Dengan demikian, pendidikan dapat dikatakan sebagai sarana strategis untuk
menciptakan generasi yang berkualitas. Demi mewujudkan pendidikan dan masa
depan yang diharapkan, banyak orang tua memilih memasukkan anak-anak mereka ke
dalam institusi pendidikan formal, yaitu sekolah. Sebagian besar masyarakat
memandang sekolah sebagai institusi yang paling tepat untuk meningkatkan
kualitas hidup.
Namun, anggapan tersebut tidak sepenuhnya benar. Sekolah tidak dapat
memberikan jaminan mutlak terhadap kualitas hidup seseorang di masa mendatang.
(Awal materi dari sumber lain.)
==> src/hw/rtl/ptc_pkg.sv <==
`default_nettype none
package ptc_pkg;

    localparam int ENTRIES      = 64;
    localparam int COUNTER_BITS = 32;
    localparam int IDX_W        = $clog2(ENTRIES);
    localparam int I_W          = (IDX_W > 5) ? IDX_W : 5;
    localparam int CMP_W        = ((IDX_W > 7) ? IDX_W : 7) + 2;
    localparam int ITEMS        = 32;
    localparam int ITEM_W       = 5;

    localparam logic [5:0]  SEL_MAC   = 6'd32;
    localparam logic [5:0]  SEL_IP    = 6'd33;
    localparam logic [15:0] ETH_IPV4  = 16'h0800;
    localparam logic [15:0] ETH_ARP   = 16'h0806;
    localparam logic [47:0] BCAST_MAC = 48'hFFFF_FFFF_FFFF;

    typedef enum logic [3:0] {
        S_IDLE,
        S_CLASS,
        S_SRD,
        S_SCMP,
        S_BWR,
        S_INS,
        S_BCCHK,
        S_BCWR,
        S_NEXT,
        S_RADDR,
        S_ROUT
    } ptc_state_t;

    typedef struct packed {
        logic cap_en;
        logic cap_clear;
        logic cls_load;
        logic dst;
        logic i_clr;
        logic i_inc;
        logic rd_latch;
        logic rd_mode;
        logic bump_wr;
        logic sweep_wr;
        logic used_inc;
        logic out_load;
    } ptc_cmd_t;

    typedef struct packed {
        logic             eth_ok;
        logic             pos_ge13;
        logic             i_lt_used;
        logic             match;
        logic             bcast;
        logic             full;
        logic             i_last;
        logic             out_free;
        logic [IDX_W-1:0] used;
    } ptc_sts_t;

endpackage
`default_nettype wire

==> src/hw/rtl/ptc_ctrl.sv <==
`default_nettype none
module ptc_ctrl (
    input  wire logic              clk,
    input  wire logic              rst_n,
    input  wire logic              valid,
    input  wire logic              command,
    input  wire logic              frame_last,
    output logic                   ready,
    output ptc_pkg::ptc_cmd_t      cmd,
    input  wire ptc_pkg::ptc_sts_t sts
);

    ptc_pkg::ptc_state_t state_reg, state_next;
    logic                phase_reg, phase_next;
    logic                acc;

    always_ff @(posedge clk or negedge rst_n)
    begin
        if (!rst_n)
        begin
            state_reg <= ptc_pkg::S_IDLE;
            phase_reg <= 1'b0;
        end
        else
        begin
            state_reg <= state_next;
            phase_reg <= phase_next;
        end
    end

    always_comb
    begin
        state_next = state_reg;
        phase_next = phase_reg;
        cmd        = '0;
        cmd.dst    = phase_reg;
        ready      = (state_reg == ptc_pkg::S_IDLE);
        acc        = valid && ready;
        case (state_reg)
            ptc_pkg::S_IDLE:
            begin
                if (acc && !command)
                begin
                    cmd.cap_en = 1'b1;
                    if (frame_last)
                    begin
                        if (sts.pos_ge13)
                            state_next = ptc_pkg::S_CLASS;
                        else
                            cmd.cap_clear = 1'b1;
                    end
                end
                else if (acc)
                begin
                    cmd.rd_latch = 1'b1;
                    state_next   = ptc_pkg::S_RADDR;
                end
            end
            ptc_pkg::S_CLASS:
            begin
                if (!sts.eth_ok)
                begin
                    cmd.cap_clear = 1'b1;
                    state_next    = ptc_pkg::S_IDLE;
                end
                else
                begin
                    cmd.cls_load = 1'b1;
                    cmd.i_clr    = 1'b1;
                    phase_next   = 1'b0;
                    state_next   = ptc_pkg::S_SRD;
                end
            end
            ptc_pkg::S_SRD:
            begin
                if (sts.i_lt_used)
                    state_next = ptc_pkg::S_SCMP;
                else if (sts.full)
                    state_next = ptc_pkg::S_NEXT;
                else
                begin
                    cmd.i_clr  = 1'b1;
                    state_next = ptc_pkg::S_INS;
                end
            end
            ptc_pkg::S_SCMP:
            begin
                if (sts.match && phase_reg && sts.bcast)
                begin
                    cmd.i_clr  = 1'b1;
                    state_next = ptc_pkg::S_BCCHK;
                end
                else if (sts.match)
                    state_next = ptc_pkg::S_BWR;
                else
                begin
                    cmd.i_inc  = 1'b1;
                    state_next = ptc_pkg::S_SRD;
                end
            end
            ptc_pkg::S_BWR:
            begin
                cmd.bump_wr = 1'b1;
                state_next  = ptc_pkg::S_NEXT;
            end
            ptc_pkg::S_INS:
            begin
                cmd.sweep_wr = 1'b1;
                if (sts.i_last)
                begin
                    cmd.used_inc = 1'b1;
                    state_next   = ptc_pkg::S_NEXT;
                end
                else
                    cmd.i_inc = 1'b1;
            end
            ptc_pkg::S_BCCHK:
            begin
                if (sts.i_lt_used)
                    state_next = ptc_pkg::S_BCWR;
                else
                    state_next = ptc_pkg::S_NEXT;
            end
            ptc_pkg::S_BCWR:
            begin
                cmd.bump_wr = 1'b1;
                cmd.i_inc   = 1'b1;
                state_next  = ptc_pkg::S_BCCHK;
            end
            ptc_pkg::S_NEXT:
            begin
                if (!phase_reg)
                begin
                    phase_next = 1'b1;
                    cmd.i_clr  = 1'b1;
                    state_next = ptc_pkg::S_SRD;
                end
                else
                begin
                    phase_next    = 1'b0;
                    cmd.cap_clear = 1'b1;
                    state_next    = ptc_pkg::S_IDLE;
                end
            end
            ptc_pkg::S_RADDR:
            begin
                cmd.rd_mode = 1'b1;
                state_next  = ptc_pkg::S_ROUT;
            end
            ptc_pkg::S_ROUT:
            begin
                cmd.rd_mode = 1'b1;
                if (sts.out_free)
                begin
                    cmd.out_load = 1'b1;
                    state_next   = ptc_pkg::S_IDLE;
                end
            end
            default:
            begin
                state_next = ptc_pkg::S_IDLE;
            end
        endcase
    end

endmodule
`default_nettype wire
Keberhasilan pendidikan sangat bergantung pada kemampuan sekolah dalam
mengelola dan mengembangkan karakteristik peserta didik agar tumbuh menjadi
individu yang berkualitas. Oleh karena itu, sekolah juga harus memiliki
karakteristik dan kualitas internal yang baik sebagai bekal dalam
menyelenggarakan pendidikan yang bermakna bagi para siswanya.
Setiap sekolah memiliki karakteristik tersendiri yang terbentuk dari
kebiasaan-kebiasaan yang dijalankan oleh warga sekolah. Tidak jarang, kebiasaan
tersebut lahir dari gaya hidup yang dibawa masing-masing individu ke dalam
lingkungan pendidikan. Dalam konteks ini, sekolah menjadi ruang pertemuan
berbagai individu dengan latar belakang dan gaya hidup yang beragam. Untuk
meminimalkan potensi perbedaan yang dapat memicu permasalahan, sekolah kemudian
menetapkan seperangkat aturan.
Namun demikian, aturan-aturan tersebut tidak serta-merta mampu
mengendalikan seluruh perbedaan dan dinamika perkembangan gaya hidup warga
sekolah. Sekolah, sebagai tempat berkumpulnya individu-individu yang berada
pada fase remaja, mau tidak mau harus menyediakan ruang baru bagi para
siswanya. Oleh karena itu, sekolah tidak hanya berfungsi sebagai ruang
pembelajaran semata, melainkan juga sebagai institusi yang menyediakan ruang
bagi siswa untuk mengekspresikan eksistensi diri mereka sebagai remaja.
Ruang baru tersebut menjadi wadah bagi siswa untuk menampilkan identitas
diri mereka, bukan sekadar sebagai pelajar, tetapi sebagai individu yang sedang
membangun jati diri. Di dalam ruang ini, gaya menjadi sesuatu yang diperebutkan
dan dimaknai secara sosial. Di lingkungan sekolah, gaya dianggap penting karena
dipandang merepresentasikan identitas sosial setiap individu. Dengan demikian,
sekolah tidak hanya berperan sebagai ruang pembelajaran akademik, tetapi juga
sebagai arena perjuangan sosial.
Pierre Bourdieu menjelaskan bahwa arena sosial merupakan ruang
perjuangan di mana individu dan kelompok saling berkompetisi untuk memperoleh
pengakuan, status, dan legitimasi sosial melalui berbagai bentuk modal,
termasuk modal simbolik. Dalam lingkungan sekolah, gaya berpakaian, cara
bergaul, hingga pilihan atribut tertentu menjadi simbol yang digunakan siswa
untuk menegaskan identitas dan posisi sosial mereka di antara sesama. Sementara
itu, Erving Goffman memandang kehidupan sosial sebagai sebuah panggung, tempat
individu menampilkan diri di hadapan orang lain. Sekolah, dalam hal ini,
berfungsi sebagai panggung sosial tempat siswa “memainkan peran” tertentu dan
mengelola kesan yang ingin mereka tampilkan. Gaya menjadi bagian dari strategi
presentasi diri tersebut, karena dipersepsikan mampu merepresentasikan siapa
mereka dan bagaimana mereka ingin dipandang. Dengan demikian, sekolah tidak hanya
dapat dipahami sebagai institusi pendidikan formal yang berfokus pada transfer
pengetahuan akademik, tetapi sekolah juga merupakan ruang sosial dan budaya
yang memungkinkan terjadinya proses negosiasi identitas, pertarungan simbolik,
serta pembentukan makna sosial di kalangan remaja.